_AIM OF THE EXERCISE:_
Retype, word for word, every line of the records below starting at the one that contains "137 | 0.328 |" and ending at the one that contains "how the worst"; include both of those lines and nothing more.
** DATA follows **
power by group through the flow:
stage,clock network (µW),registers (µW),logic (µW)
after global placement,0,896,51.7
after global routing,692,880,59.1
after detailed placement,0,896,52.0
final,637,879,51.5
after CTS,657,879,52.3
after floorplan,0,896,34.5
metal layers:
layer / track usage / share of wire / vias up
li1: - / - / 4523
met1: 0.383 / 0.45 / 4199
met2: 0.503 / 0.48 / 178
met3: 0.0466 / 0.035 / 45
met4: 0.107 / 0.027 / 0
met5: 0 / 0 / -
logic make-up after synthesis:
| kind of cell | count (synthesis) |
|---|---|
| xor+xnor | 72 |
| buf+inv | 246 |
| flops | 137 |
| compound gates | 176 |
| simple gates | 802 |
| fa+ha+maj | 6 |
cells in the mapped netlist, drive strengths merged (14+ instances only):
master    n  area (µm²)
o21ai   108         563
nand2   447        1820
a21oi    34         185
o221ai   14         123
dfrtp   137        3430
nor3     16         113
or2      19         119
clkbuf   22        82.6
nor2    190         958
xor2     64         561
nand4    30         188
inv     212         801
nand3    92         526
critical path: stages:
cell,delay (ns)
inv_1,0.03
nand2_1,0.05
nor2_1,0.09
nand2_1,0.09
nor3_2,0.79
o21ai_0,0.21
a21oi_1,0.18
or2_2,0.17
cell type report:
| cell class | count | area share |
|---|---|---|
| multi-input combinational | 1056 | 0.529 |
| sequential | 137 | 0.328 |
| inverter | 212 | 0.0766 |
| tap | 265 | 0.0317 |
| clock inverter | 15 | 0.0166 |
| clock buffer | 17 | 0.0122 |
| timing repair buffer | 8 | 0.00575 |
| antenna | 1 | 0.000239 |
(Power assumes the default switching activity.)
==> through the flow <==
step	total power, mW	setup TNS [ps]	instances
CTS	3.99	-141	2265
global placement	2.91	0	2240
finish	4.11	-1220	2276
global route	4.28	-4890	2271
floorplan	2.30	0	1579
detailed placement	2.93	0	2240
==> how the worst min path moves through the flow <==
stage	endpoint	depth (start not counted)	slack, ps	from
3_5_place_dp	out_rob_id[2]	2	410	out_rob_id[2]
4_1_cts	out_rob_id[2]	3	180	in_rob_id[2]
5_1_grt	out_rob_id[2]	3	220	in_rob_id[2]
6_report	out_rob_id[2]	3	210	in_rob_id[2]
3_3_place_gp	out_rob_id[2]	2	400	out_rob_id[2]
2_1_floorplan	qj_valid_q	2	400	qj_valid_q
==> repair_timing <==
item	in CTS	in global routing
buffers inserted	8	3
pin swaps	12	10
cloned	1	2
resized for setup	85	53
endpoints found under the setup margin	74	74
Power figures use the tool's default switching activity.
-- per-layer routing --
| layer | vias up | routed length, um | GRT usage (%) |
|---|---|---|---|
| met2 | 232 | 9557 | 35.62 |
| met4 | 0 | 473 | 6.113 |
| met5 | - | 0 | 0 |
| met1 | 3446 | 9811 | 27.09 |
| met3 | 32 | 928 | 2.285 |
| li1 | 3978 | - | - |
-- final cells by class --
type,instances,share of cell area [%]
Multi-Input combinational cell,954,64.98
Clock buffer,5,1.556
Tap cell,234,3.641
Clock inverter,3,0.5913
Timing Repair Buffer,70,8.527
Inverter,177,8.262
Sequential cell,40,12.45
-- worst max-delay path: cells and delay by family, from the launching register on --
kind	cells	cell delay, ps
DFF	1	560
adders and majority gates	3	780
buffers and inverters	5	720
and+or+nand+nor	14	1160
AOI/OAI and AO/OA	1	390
File: src/rtl/gg_start_code_detect.sv
// Start-code (00 00 01) finder for the emulation-removed byte stream.
// GG_SC_STATS_EN builds the sc_count / fzb_err statistics.
module gg_start_code_detect #(
  parameter int WIDTH      = 128,
  parameter int BYTE_WIDTH = WIDTH / 8
) (
  input  logic                  clk,
  input  logic                  reset,
  input  logic [WIDTH-1:0]      iport,
  input  logic [BYTE_WIDTH-1:0] iflag,
  input  logic                  iport_valid,
  output logic                  iport_ready,
  output logic [WIDTH-1:0]      oport,
  output logic [BYTE_WIDTH-1:0] osc,
  output logic [BYTE_WIDTH-1:0] oflag,
  output logic                  oport_valid,
  input  logic                  oport_ready,
  output logic                  nal_hdr_valid,
  output logic [1:0]            nal_ref_idc,
  output logic [4:0]            nal_type,
  output logic                  fzb_err,
  output logic [15:0]           sc_count
);

  localparam int WIN = BYTE_WIDTH + 3;

  logic [7:0]            hist0;
  logic [7:0]            hist1;
  logic [7:0]            hist2;
  logic [2:0]            hist_flag;
  logic [7:0]            win [WIN];
  logic [WIN-1:0]        wflag;
  logic [BYTE_WIDTH-1:0] osc_next;
  logic [6:0]            hdr_next;
  logic                  accept;

  assign iport_ready   = ~oport_valid | oport_ready;
  assign accept        = iport_valid & iport_ready;
  assign nal_hdr_valid = oport_valid & (|osc);

  // window index 0 is the oldest history byte
  always_comb begin
    win[0]   = hist0;
    win[1]   = hist1;
    win[2]   = hist2;
    wflag[2:0] = hist_flag;
    for (int k = 0; k < BYTE_WIDTH; k++) begin
      win[k+3]   = iport[WIDTH-1-8*k -: 8];
      wflag[k+3] = iflag[BYTE_WIDTH-1-k];
    end
  end

  // scan latest to earliest so the earliest header wins
  always_comb begin
    osc_next = '0;
    hdr_next = '0;
    for (int k = BYTE_WIDTH - 1; k >= 0; k--) begin
      if (win[k] == 8'h00 && win[k+1] == 8'h00 &&
          win[k+2] == 8'h01 && wflag[k+2 -: 3] == 3'b000) begin
        osc_next[BYTE_WIDTH-1-k] = 1'b1;
        hdr_next = win[k+3][6:0];
      end
    end
  end

  always_ff @(posedge clk or posedge reset) begin
    if (reset) begin
      oport_valid <= 1'b0;
      oport       <= '0;
      oflag       <= '0;
      osc         <= '0;
      nal_ref_idc <= '0;
      nal_type    <= '0;
      hist0       <= 8'hFF;
      hist1       <= 8'hFF;
      hist2       <= 8'hFF;
      hist_flag   <= '0;
    end else if (accept) begin
      oport_valid <= 1'b1;
      oport       <= iport;
      oflag       <= iflag;
      osc         <= osc_next;
      nal_ref_idc <= hdr_next[6:5];
      nal_type    <= hdr_next[4:0];
      hist0       <= win[WIN-3];
      hist1       <= win[WIN-2];
      hist2       <= win[WIN-1];
      hist_flag   <= wflag[WIN-1 -: 3];
    end else if (oport_ready) begin
      oport_valid <= 1'b0;
    end
  end

`ifdef GG_SC_STATS_EN
  logic       fzb_next;
  logic [4:0] sc_inc;

  always_comb begin
    fzb_next = 1'b0;
    sc_inc   = '0;
    for (int k = 0; k < BYTE_WIDTH; k++) begin
      if (osc_next[BYTE_WIDTH-1-k]) begin
        sc_inc = sc_inc + 5'd1;
        if (win[k+3][7]) fzb_next = 1'b1;
      end
    end
  end

  always_ff @(posedge clk or posedge reset) begin
    if (reset) begin
      fzb_err  <= 1'b0;
      sc_count <= '0;
    end else if (accept) begin
      fzb_err  <= fzb_err | fzb_next;
      sc_count <= sc_count + {11'd0, sc_inc};
    end
  end
`else
  assign fzb_err  = 1'b0;
  assign sc_count = '0;
`endif

endmodule

File: config.mk
export PLATFORM = sky130hd
export DESIGN_NAME = gg_start_code_detect
export DESIGN_NICKNAME = d
export VERILOG_FILES = /design/src/rtl/gg_start_code_detect.sv
export SDC_FILE = /design/constraint.sdc
export NUM_CORES = 1
export LEC_CHECK = 0
export ABC_AREA = 1
export BUFFER_PORTS_ARGS = -buffer_cell sky130_fd_sc_hd__buf_2
export CORE_ASPECT_RATIO = 1.4
export CORE_MARGIN = 1.5
export CORE_UTILIZATION = 47
export DETAILED_ROUTE_END_ITERATION = 8
export HOLD_SLACK_MARGIN = 0.05
export PLACE_DENSITY = 0.76
export SYNTH_ARGS = -nofsm -noshare
export SYNTH_HDL_FRONTEND = slang
export SYNTH_SLANG_ARGS = --single-unit
File: constraint.sdc
create_clock -name clk -period 15.9 [get_ports clk]
set_input_delay 1.59 -clock clk [delete_from_list [all_inputs] [get_ports clk]]
set_output_delay 1.59 -clock clk [all_outputs]
set_load 0.02 [all_outputs]
; ---- After elaboration in Yosys (flattened, before gate mapping)
; Cells that the tools add are included.
[totals]
reg_bits = 195
in_bits = 148
output_inout_bits = 187
wordCells = 147
[op_classes]
eq_ne = 16
n_mux = 34
n_bitwise = 4
reduce_logical = 83
[ops]
columns = cell, count
row1 = 8-bit logical NOT, 17
row2 = "8-bit by 1-bit == test with 1-bit output, second input constant", 16
row3 = 7-bit two-way mux, 16
row4 = 1-bit logical AND, 48
row5 = 3-bit logical NOT, 16
row6 = 1-bit two-way mux, 18
row7 = 16-bit OR reduction, 1
row8 = 1-bit bitwise AND, 2
row9 = 2-bit nonzero test, 1
row10 = 1-bit NOT, 1
row11 = 1-bit OR, 1

; ---- Logic depth before layout (Yosys ltp)
; Gate-level depths: netlist of the first run.
[logic_depth]
depth_word = 20
mapped_depth = 29
depth_no_buf = 29

; ---- Least setup slack after synthesis of the first run
; OpenSTA, ideal clock, no wires.
[synth_timing]
kind = input port to output port
start = in oport_ready
end = out iport_ready
arrival_ns = 1.940
setup_slack_ns = 12.370
path_stages = 1
path_buffers = 0
cell_sequence = or2_2
[synth_via]
elab_chain_len = 1
[synth_lines]
columns = element, line
row1 = from (decl), 17  ; input logic oport_ready,
row2 = 1-bit OR, 37  ; assign iport_ready = ~oport_valid | oport_ready;
row3 = to (decl), 12  ; output logic iport_ready,
; Every way passes these cells.

; ---- Worst setup path in the final report of the first run
[layout_timing]
start = in oport_ready
end = reg oport[42]
[layout_via]
elab_chain_len = 2
[layout_lines]
columns = element, line
row1 = 1-bit OR, 37
row2 = 1-bit bitwise AND, 38  ; assign accept = iport_valid & iport_ready;
row3 = to (signal assigned), 80  ; oport <= iport;
row4 = to (decl), 13  ; output logic [WIDTH-1:0] oport,
; Every way passes these cells.
; A chain may end at the register's enable or synchronous reset.

==> results of run 1 <==
==> through the flow <==
stage	power, mW	hold slack (ns)	area, um2
floorplan	0.747	0.448	9580
global placement	0.850	0.456	11200
detailed placement	0.856	0.457	11200
CTS	1.27	0.470	11800
global route	1.32	0.478	11800
finish	1.26	0.470	11800
==> sequential cells by signal, summed over array words and instances (netlist names) <==
register	count
oport	128
osc	16
hist1	8
hist2	8
oport_valid	1
nal_type	5
nal_ref_idc	2
oflag	16
hist0	8
==> worst max-delay path, cell delays in order <==
cell and delay [ns]:
buf_2 0.09, or2_2 0.33, nand2_4 0.66, buf_4 0.69
buf_4 0.90, o21ai_0 0.21
==> power by group through the flow <==
stage               combinational (mW)  clock, mW  sequential, mW
finish                           0.261      0.415           0.587
global route                     0.286      0.440           0.593
detailed placement               0.261          0           0.594
floorplan                       0.0913          0           0.656
global placement                 0.256          0           0.594
CTS                              0.262      0.424           0.586
==> placed cells by master, fill, tap and decap left out, types with 2 or more instances in the layout <==
cell type     n
buf_2       317
clkbuf_16    17
nor2_4        2
nand2_4       3
o21ai_1       2
o21ai_0     159
inv_2         6
nor2_1       41
nor3_1       12
dfrtp_1     168
a21boi_0      7
nand3_2       4
dfstp_2      24
nor2_2        5
conb_1       17
clkbuf_1      3
or2_2         2
clkinv_2      3
buf_4         4
clkinvlp_4    3
nand4_1      12
inv_1       159
clkbuf_8      3
nor4_1       14
nand2_1     525
nand3_1      58
nor4_2        2
==> kinds of logic after synthesis <==
group | share of synthesized area [%]
other | 0.0394
buffers and inverters | 9.90
and+or+nand+nor | 30.1
AOI/OAI and AO/OA | 9.19
DFF | 50.8
==> final cells by class <==
class,instances,area share [%]
sequential,192,41.1
clock buffer,23,4.06
inverter,166,5.36
clock inverter,9,0.723
tap,252,2.68
timing repair buffer,321,13.7
multi-input combinational,873,32.4
==> synthesized netlist by cell type (all sizes together), types with 2 or more instances <==
| master | instances |
|---|---|
| dfstp | 24 |
| inv | 166 |
| dfrtp | 168 |
| nor2 | 48 |
| clkbuf | 43 |
| nand4 | 12 |
| nand2 | 529 |
| nor4 | 17 |
| or2 | 2 |
| o21ai | 161 |
| nor3 | 14 |
| a21boi | 7 |
| nand3 | 62 |
| buf | 19 |
==> worst max-delay path by stage <==
stage	from	endpoint	slack, ns	cells after the start
floorplan	reset	nal_ref_idc[0]	9.12	1
global placement	oport_ready	osc[3]	11.22	6
detailed placement	oport_ready	oport[78]	11.18	6
CTS	oport_ready	oport[42]	11.63	6
global route	oport_ready	osc[3]	11.27	6
finish	oport_ready	oport[42]	11.54	6
==> per-layer routing <==
metal,vias to the layer above,part of all wire [%]
met1,4254,39
met5,-,0
met4,0,4.7
met2,412,49
met3,85,6.9
li1,4529,-
==> results.json, run 1 <==
{
  "rsz0062_at_grt": "false",
  "path_class": "input port to register",
  "grt_overflow": 0,
  "pwr-share-clk_pct": 32.9,
  "synth_flop_cell": "dfrtp_1",
  "whs_endpoint": "hist2[4]",
  "grt_antenna_before_repair": 0,
  "multi_input_area_um2": 3810,
  "layout_min_cycle_time_ns": 4.36,
  "ant_nets": 0,
  "hp-start": "hist2[4]",
  "cts_buffers": 17,
  "grt_busiest_layer": "met2",
  "ys_seq_area_share_pct": 50.8,
  "tightest_slew_ns": 1.03,
  "async_flop_share_pct": 100,
  "cts_tree": "done",
  "setup_viol": 0,
  "grt_pass1_wl_um": 44800,
  "cp-start-kind": "input port",
  "postCtsSetupBuffers": 0,
  "ys_ff_latch": 192,
  "maxCapViolCount": 0,
  "hold_viol_final": 0,
  "dr.pass1.iters": 5,
  "fmax_ghz": 0.229,
  "synthTopCellsByArea": "dfrtp_1 44%, nand2_1 21%, o21ai_0 8.4%",
  "r2r_setup_slack_ns": 12.41,
  "hold_class": "register to register",
  "routed_wl_um": 29400,
  "syn_area_per_cell_um2": 7.45,
  "skew_ns": 0.0108,
  "grt_pass1_vias": 8928,
  "ys_warn_count": 0,
  "final_max_slew_viol_count": 0,
  "cp-end-kind": "register",
  "vias": 9280,
  "power_frac_seq_pct": 46.5,
  "outcome": "finished, final reports clean",
  "dp_cells": 1804,
  "gr-usage-all-layers_pct": 27.8,
  "htree_num_levels": 4,
  "clk_latency_ns": 0.44,
  "r2r_start": "oport_valid",
  "swShare_pct": 31.8,
  "worst_ep_arrival_time_ns": 4.62,
  "hold_depth": 2,
  "finish.utilization_pct": 59.3,
  "ir_drop_mv": 0.0707,
  "fillCellCount": 1897,
  "synth_cell_types": 33,
  "holdBufCountCts": 0,
  "n_antenna_cell": 0,
  "io_buffers": 317,
  "switching_power_mw": 0.401,
  "synth-edff-count": 0,
  "drive_gt1_share_pct": 25.4,
  "slew_headroom_pct": 31.4,
  "nNetsFinal": 1719,
  "drc": 0,
  "core_area_um2": 19800,
  "dpl_worst_slack_ns": 11.18,
  "combPwrFrac_pct": 20.6,
  "finalCritPeriodShare_pct": 27.4,
  "ctsResizeCount": 0,
  "reg2reg_depth": 6,
  "synth_top_area_share_pct": 44.2,
  "die_h_um": 171,
  "fin_cells": 1836,
  "p_leak_nw": 6.68,
  "power_density_nw_per_um2": 107,
  "area_growth_pct": 23.6,
  "reg2reg_to": "oport[42]",
  "start_util_pct": 48.0,
  "dp_hpwl_um": 22300,
  "die_area_um2": 21100,
  "grt_max_degree": 148,
  "cp_max_fo": 122,
  "clock_sinks": 192,
  "place_congestion": 0.880,
  "grt_use_met2_pct": 47.1,
  "rows": 61,
  "drtIter0Drc": 704,
  "required_ns": 16.16,
  "clk_path_buf_depth": 2,
  "die_w_um": 123,
  "register_area_um2": 4830,
  "wl_per_cell_um": 16.0,
  "io_pins": 335,
  "p_int_mw": 0.862,
  "viasPerCell": 5.05,
  "gr-usage-met1_pct": 33.0,
  "clk_pin_slew_ns": 0.06,
  "setup_tns_ns": 0,
  "fin_ws_ns": 11.54,
  "yosysTopAreaCell": "dfrtp_1",
  "synth_area_um2": 9520,
  "synth_cells": 1277,
  "clockRootBuffer": "clkbuf_16",
  "met3_usage_pct": 6.07
}
(Power assumes the default switching activity.)
==> inputs of run 2 (changes only) <==
CORE_UTILIZATION = 46   (was 47)
PLACE_DENSITY = 0.78   (was 0.76)
clock period = 3.8 ns   (was 15.9 ns; I/O delays follow)
==> run 2 against run 1 <==
Effect of this change: die area up 2.1%; cell count up 0.49%; clock skew down 0.00097 ns; routed wire length up 1.9%; utilization down 1.1 points; non-clock buffer count up 4; critical path depth up 21; largest cell class unchanged.
==> results.json, run 2 (synthesized netlist as in run 1, its figures left out) <==
{
  "drive_gt1_share_pct": 25.8,
  "fin_ws_ns": 1.18,
  "slew_headroom_pct": 53.6,
  "final_common_cell": "nand2_1",
  "cp_max_fo": 8,
  "drtIter0Drc": 641,
  "gr-usage-all-layers_pct": 27.8,
  "critPathTopFamily": "simple AND/OR/NAND/NOR gates",
  "final_area_um2": 11900,
  "switching_power_mw": 1.74,
  "ir_drop_mv": 0.284,
  "power_density_nw_per_um2": 456,
  "outcome": "finished, final reports clean",
  "grt_pass1_vias": 9108,
  "dpl_worst_slack_ns": 0.786,
  "hp-start": "iflag[0]",
  "final_max_slew_viol_count": 0,
  "worst_ep_arrival_time_ns": 2.95,
  "start_util_pct": 46.7,
  "place_area_um2": 11300,
  "hold_class": "input port to register",
  "final_cell_mix": "525 x nand2_1, 317 x buf_2, 168 x dfrtp_1",
  "io_pins": 335,
  "setup_viol": 0,
  "reg2reg_depth": 10,
  "cpMostUsedCell": "nand2_1",
  "fmax_ghz": 0.381,
  "largest_reg_flops": 128,
  "cts_buffers": 17,
  "grt_overflow": 0,
  "rsz0062_at_grt": "false",
  "finalCritPeriodShare_pct": 69.0,
  "hold_viol_final": 0,
  "drc": 0,
  "place_congestion": 0.934,
  "fin_cells": 1845,
  "clockRootBuffer": "clkbuf_16",
  "cp-start-kind": "input port",
  "setup_tns_ns": 0,
  "r2r_setup_slack_ns": 1.22,
  "cts_tree": "done",
  "io_buffers": 317,
  "reg2reg_to": "nal_ref_idc[1]",
  "path_buf_inv": 2,
  "dr.pass1.iters": 5,
  "power_frac_seq_pct": 45.3,
  "viasPerCell": 5.07,
  "swShare_pct": 32.1,
  "die_h_um": 173,
  "grt_max_degree": 153,
  "dp_hpwl_um": 23000,
  "finish.utilization_pct": 58.2,
  "grt_antenna_before_repair": 1,
  "nNetsFinal": 1723,
  "pwr-share-clk_pct": 34.3,
  "largestRegisters": "oport x128, oflag x16, osc x16",
  "ant_nets": 0,
  "clk_pin_slew_ns": 0.06,
  "maxCapViolCount": 0,
  "die_w_um": 125,
  "required_ns": 4.13,
  "skew_ns": 0.00986,
  "layout_min_cycle_time_ns": 2.62,
  "power_mw": 5.41,
  "grt_pass1_wl_um": 47300,
  "worst_path_largest_cell_delay_ns": 0.52,
  "die_area_um2": 21600,
  "whs_endpoint": "oflag[0]",
  "routed_wl_um": 29900,
  "dp_cells": 1811,
  "vias": 9360,
  "hold_ws_ns": 0.142,
  "postCtsSetupBuffers": 0,
  "rows": 62,
  "core_area_um2": 20400,
  "critPathSlowestCell": "nor4_4",
  "p_int_mw": 3.67,
  "cp-end-kind": "register",
  "combPwrFrac_pct": 20.4,
  "top_register": "oport",
  "clk_path_buf_depth": 2,
  "htree_num_levels": 4,
  "tightest_slew_ns": 0.694,
  "r2r_start": "hist2[4]",
  "area_growth_pct": 24.7,
  "p_leak_nw": 6.73,
  "wl_per_cell_um": 16.2,
  "hold_depth": 3,
  "clk_latency_ns": 0.45,
  "clock_sinks": 192,
  "path_class": "input port to register"
}
==> run 2: cell type report <==
class	instances	area (um2)
Clock inverter	13	151
Fill cell	1930	8530
Inverter	166	627
Sequential cell	192	4830
Timing Repair Buffer	325	1670
Antenna cell	1	2.50
Multi-Input combinational cell	873	3810
Tap cell	256	320
Clock buffer	19	453
==> run 2: what timing repair did <==
action | 4_1_cts | 5_1_grt
resized for setup | 0 | 0
endpoints found under the hold margin | 1 | 0
hold buffers | 1 | 0
==> run 2: worst max-delay path by stage <==
stage	from	end	slack (ns)	cells after the start
2_1_floorplan	reset	nal_ref_idc[0]	0.96	1
3_3_place_gp	iport[30]	nal_ref_idc[0]	0.80	30
3_5_place_dp	iport[30]	nal_ref_idc[0]	0.79	30
4_1_cts	iport[30]	nal_ref_idc[0]	1.24	30
5_1_grt	iport[46]	nal_type[3]	0.92	29
6_report	iflag[5]	nal_ref_idc[0]	1.18	27
==> run 2: tightest hold or removal path, delay by kind of cell <==
| kind | cells | cell delay [ns] |
|---|---|---|
| buffers and inverters | 1 | 0.07 |
| and+or+nand+nor | 2 | 0.10 |
==> run 2: per-layer routing <==
layer / routed length, um / vias up / track usage (%) / part of all wire, %
met5: 0 / - / 0 / 0
met3: 2030 / 75 / 6.47 / 6.8
met4: 1210 / 0 / 13.6 / 4.1
li1: - / 4541 / - / -
met1: 11600 / 4353 / 32.6 / 39
met2: 15100 / 391 / 47.8 / 50
==> run 2: power by group through the flow <==
stage / registers [mW] / logic [mW] / clock network (mW)
floorplan: 2.75 / 0.382 / 0
global placement: 2.48 / 1.09 / 0
detailed placement: 2.48 / 1.11 / 0
CTS: 2.45 / 1.11 / 1.89
global route: 2.48 / 1.21 / 1.97
finish: 2.45 / 1.10 / 1.86
--- src/rtl/chip_test_scheduler.sv ---
// chip_test_scheduler: runs one 74xx tester at a time on the shared socket and latches its verdict.
module chip_test_scheduler
  import chip_sched_pkg::*;
#(
  parameter int N_CHIPS     = N_CHIPS_DEF,
  parameter int SEL_W       = 3,
  parameter int SETTLE_CYC  = SETTLE_DEF,
  parameter int TIMEOUT_CYC = TIMEOUT_DEF
) (
  input  logic               Clk,
  input  logic               Reset,
  input  logic               Start,
  input  logic [SEL_W-1:0]   Chip_Sel,
  input  logic [N_CHIPS-1:0] Chip_Done,
  input  logic [N_CHIPS-1:0] Chip_RSLT,
  output logic [N_CHIPS-1:0] Chip_Run,
  output logic [N_CHIPS-1:0] Disp_Rslt,
  output logic [SEL_W-1:0]   Mux_Sel,
  output logic               Busy,
  output logic               Done,
  output logic               RSLT,
  output logic               Timeout,
  output logic               Sel_Err
);
  localparam int CW = $clog2(TIMEOUT_CYC);
  sched_state_t       r_state;
  logic               r_start_q, r_busy, r_done, r_rslt, r_timeout, r_sel_err;
  logic [SEL_W-1:0]   r_sel;
  logic [N_CHIPS-1:0] r_run, r_disp, w_onehot;
  logic [CW-1:0]      w_cnt, w_load_val;
  logic               w_zero, w_edge, w_accept, w_sel_ok, w_done, w_load;
  assign w_edge     = Start & ~r_start_q;
  assign w_accept   = w_edge & (r_state == IDLE || r_state == DISPLAY);
  assign w_sel_ok   = {1'b0, Chip_Sel} < (SEL_W+1)'(N_CHIPS);
  assign w_onehot   = N_CHIPS'(1) << r_sel;
  // the first RUN cycle is the only one with the full timeout still loaded, so a stale Done is masked there
  assign w_done     = Chip_Done[r_sel] & (w_cnt != CW'(TIMEOUT_CYC - 1));
  assign w_load     = (w_accept & w_sel_ok) | (r_state == SETTLE & w_zero);
  assign w_load_val = r_state == SETTLE ? CW'(TIMEOUT_CYC - 1) : CW'(SETTLE_CYC - 1);
  sched_timer #(.W(CW)) u_timer (
    .i_clk (Clk),
    .i_rst (Reset),
    .i_load(w_load),
    .i_val (w_load_val),
    .i_en  (r_state == SETTLE || r_state == RUN),
    .o_cnt (w_cnt),
    .o_zero(w_zero)
  );
  always_ff @(posedge Clk or posedge Reset)
    if (Reset) begin
      r_state   <= IDLE;
      r_start_q <= 1'b0;
      r_sel     <= '0;
      r_run     <= '0;
      r_disp    <= '0;
      r_busy    <= 1'b0;
      r_done    <= 1'b0;
      r_rslt    <= 1'b0;
      r_timeout <= 1'b0;
      r_sel_err <= 1'b0;
    end else begin
      r_start_q <= Start;
      if (w_accept) begin
        r_state   <= w_sel_ok ? SETTLE : DISPLAY;
        r_sel     <= Chip_Sel;
        r_run     <= '0;
        r_disp    <= '0;
        r_busy    <= w_sel_ok;
        r_done    <= ~w_sel_ok;
        r_rslt    <= 1'b0;
        r_timeout <= 1'b0;
        r_sel_err <= ~w_sel_ok;
      end else if (r_state == SETTLE && w_zero) begin
        r_state <= RUN;
        r_run   <= w_onehot;
      end else if (r_state == RUN && (w_done || w_zero)) begin
        r_state   <= DISPLAY;
        r_run     <= '0;
        r_disp    <= w_onehot;
        r_busy    <= 1'b0;
        r_done    <= 1'b1;
        r_rslt    <= w_done & Chip_RSLT[r_sel];
        r_timeout <= ~w_done;
      end
    end
  assign Chip_Run  = r_run;
  assign Disp_Rslt = r_disp;
  assign Mux_Sel   = r_sel;
  assign Busy      = r_busy;
  assign Done      = r_done;
  assign RSLT      = r_rslt;
  assign Timeout   = r_timeout;
  assign Sel_Err   = r_sel_err;
endmodule

--- config.mk ---
export PLATFORM = sky130hd
export DESIGN_NAME = chip_test_scheduler
export DESIGN_NICKNAME = d
export VERILOG_FILES = /design/src/rtl/chip_sched_pkg.sv /design/src/rtl/sched_timer.sv /design/src/rtl/chip_test_scheduler.sv
export SDC_FILE = /design/constraint.sdc
export NUM_CORES = 1
export LEC_CHECK = 0
export CAP_MARGIN = 20
export CORE_MARGIN = 3
export CORE_UTILIZATION = 53
export DETAILED_ROUTE_END_ITERATION = 8
export PLACE_DENSITY = 0.78
export RECOVER_POWER = 25
export SLEW_MARGIN = 30
export SYNTH_ARGS = -nofsm -noshare
export SYNTH_HDL_FRONTEND = slang
export SYNTH_HIERARCHICAL = 1
export SYNTH_SLANG_ARGS = --single-unit
--- constraint.sdc ---
create_clock -name Clk -period 4.27 [get_ports Clk]
set_input_delay 0.854 -clock Clk [delete_from_list [all_inputs] [get_ports Clk]]
set_output_delay 0.854 -clock Clk [all_outputs]
set_load 0.1 [all_outputs]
** End of DATA **
_COMPLETED TASK:_
| sequential | 137 | 0.328 |
| inverter | 212 | 0.0766 |
| tap | 265 | 0.0317 |
| clock inverter | 15 | 0.0166 |
| clock buffer | 17 | 0.0122 |
| timing repair buffer | 8 | 0.00575 |
| antenna | 1 | 0.000239 |
(Power assumes the default switching activity.)
==> through the flow <==
step	total power, mW	setup TNS [ps]	instances
CTS	3.99	-141	2265
global placement	2.91	0	2240
finish	4.11	-1220	2276
global route	4.28	-4890	2271
floorplan	2.30	0	1579
detailed placement	2.93	0	2240
==> how the worst min path moves through the flow <==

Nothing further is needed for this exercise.